Rice's theorem only aplies to turing complete programs, so if youre "weak enough" there's no problem being both sound and complete. I think it's easy to see why people would think of such systems as "nicer" (even though the others are of course still rigorous).
>It's true that type inference becomes undecidable without annotations for things like dependent types, and there's nothing hacky about that.
But it's not just for more advanced type systems, type inference is undecidable for basically any system more complex than HM typing. So in practice virtually all programming languages with type systems that go beyond the absolue basics can't fullfill the "promise" of type inference, which is that you don't have to explicitly annotate types. I think if you take into consideration that even relatively "good" type systems like Haskell's occasionally require you to annotate not just functions, but 'random' terms, you might see why some people might consider it "hacky".

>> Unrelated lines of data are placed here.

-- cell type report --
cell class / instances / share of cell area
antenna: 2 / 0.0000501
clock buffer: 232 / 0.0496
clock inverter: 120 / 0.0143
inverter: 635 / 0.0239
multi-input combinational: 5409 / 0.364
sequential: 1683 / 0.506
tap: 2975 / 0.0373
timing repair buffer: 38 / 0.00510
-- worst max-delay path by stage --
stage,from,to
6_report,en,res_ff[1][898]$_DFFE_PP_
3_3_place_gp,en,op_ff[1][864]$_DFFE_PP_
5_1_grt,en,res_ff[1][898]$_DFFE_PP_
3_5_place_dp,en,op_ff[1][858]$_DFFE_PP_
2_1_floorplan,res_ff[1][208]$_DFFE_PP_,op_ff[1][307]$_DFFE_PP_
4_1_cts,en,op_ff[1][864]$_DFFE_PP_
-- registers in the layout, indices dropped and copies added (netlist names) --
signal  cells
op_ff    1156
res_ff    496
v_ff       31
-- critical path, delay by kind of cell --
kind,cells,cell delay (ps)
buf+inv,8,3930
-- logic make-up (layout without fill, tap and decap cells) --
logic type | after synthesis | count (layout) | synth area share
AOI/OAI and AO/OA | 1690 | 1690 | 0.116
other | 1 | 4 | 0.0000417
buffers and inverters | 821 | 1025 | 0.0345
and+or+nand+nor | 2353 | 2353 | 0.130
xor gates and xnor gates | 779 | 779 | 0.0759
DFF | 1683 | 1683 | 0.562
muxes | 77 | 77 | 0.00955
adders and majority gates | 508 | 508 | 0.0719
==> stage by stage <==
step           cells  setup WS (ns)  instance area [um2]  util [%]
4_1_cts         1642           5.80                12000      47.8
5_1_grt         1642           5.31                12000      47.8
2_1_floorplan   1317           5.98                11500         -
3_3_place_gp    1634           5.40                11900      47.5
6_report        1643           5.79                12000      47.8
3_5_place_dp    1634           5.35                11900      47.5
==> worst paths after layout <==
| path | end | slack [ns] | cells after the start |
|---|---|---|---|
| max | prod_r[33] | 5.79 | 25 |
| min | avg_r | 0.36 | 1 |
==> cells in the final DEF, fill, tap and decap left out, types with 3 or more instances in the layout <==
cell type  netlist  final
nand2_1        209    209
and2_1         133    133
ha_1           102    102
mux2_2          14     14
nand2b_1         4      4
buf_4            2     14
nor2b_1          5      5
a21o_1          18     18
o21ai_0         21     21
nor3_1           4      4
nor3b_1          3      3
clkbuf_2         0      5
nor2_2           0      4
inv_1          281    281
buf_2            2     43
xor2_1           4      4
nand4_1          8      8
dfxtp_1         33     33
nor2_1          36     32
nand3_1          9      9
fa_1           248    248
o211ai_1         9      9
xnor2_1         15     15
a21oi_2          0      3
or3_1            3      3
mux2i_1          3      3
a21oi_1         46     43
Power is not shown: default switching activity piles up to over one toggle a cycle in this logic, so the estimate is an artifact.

> a type system is really just an embedded declarative DSL for doing set algebra
I vaguely remember that there is some maths that tells us that types aren't sets, but can't recall the details. Something to do with Russel's Paradox and function types that refer to themselves as an argument? (I'm not a mathematician.)
Well, isn’t that true of everything? Being a bear of very little brain, it’s why I’m always searching for ways to decompose the larger problem into smaller, simpler, self-contained chunks. Plus, a less common perspective sometimes yields insights that the mainstream may miss.
Thanks for the inputs, folks. Will cogitate further.
I started reading but stopped when I saw "succ n" and "prev n". Unary numbers are so academic and disconnected from reality that I lose interest in any paper that uses them. Lambda calculus makes me yawn too. Guess I'll be making a programming language on my own to see how far I get without reading TAPL or any CS papers :-)
It's not so hard as it is hard to read because of the formalism. Instead of introducing lambda calculus and the fraction-like thingies with Greek letters, CS scientists should just use Python and write an implementation on the fly.
My end goal is to use it as one phase of IR for a functional language compiler.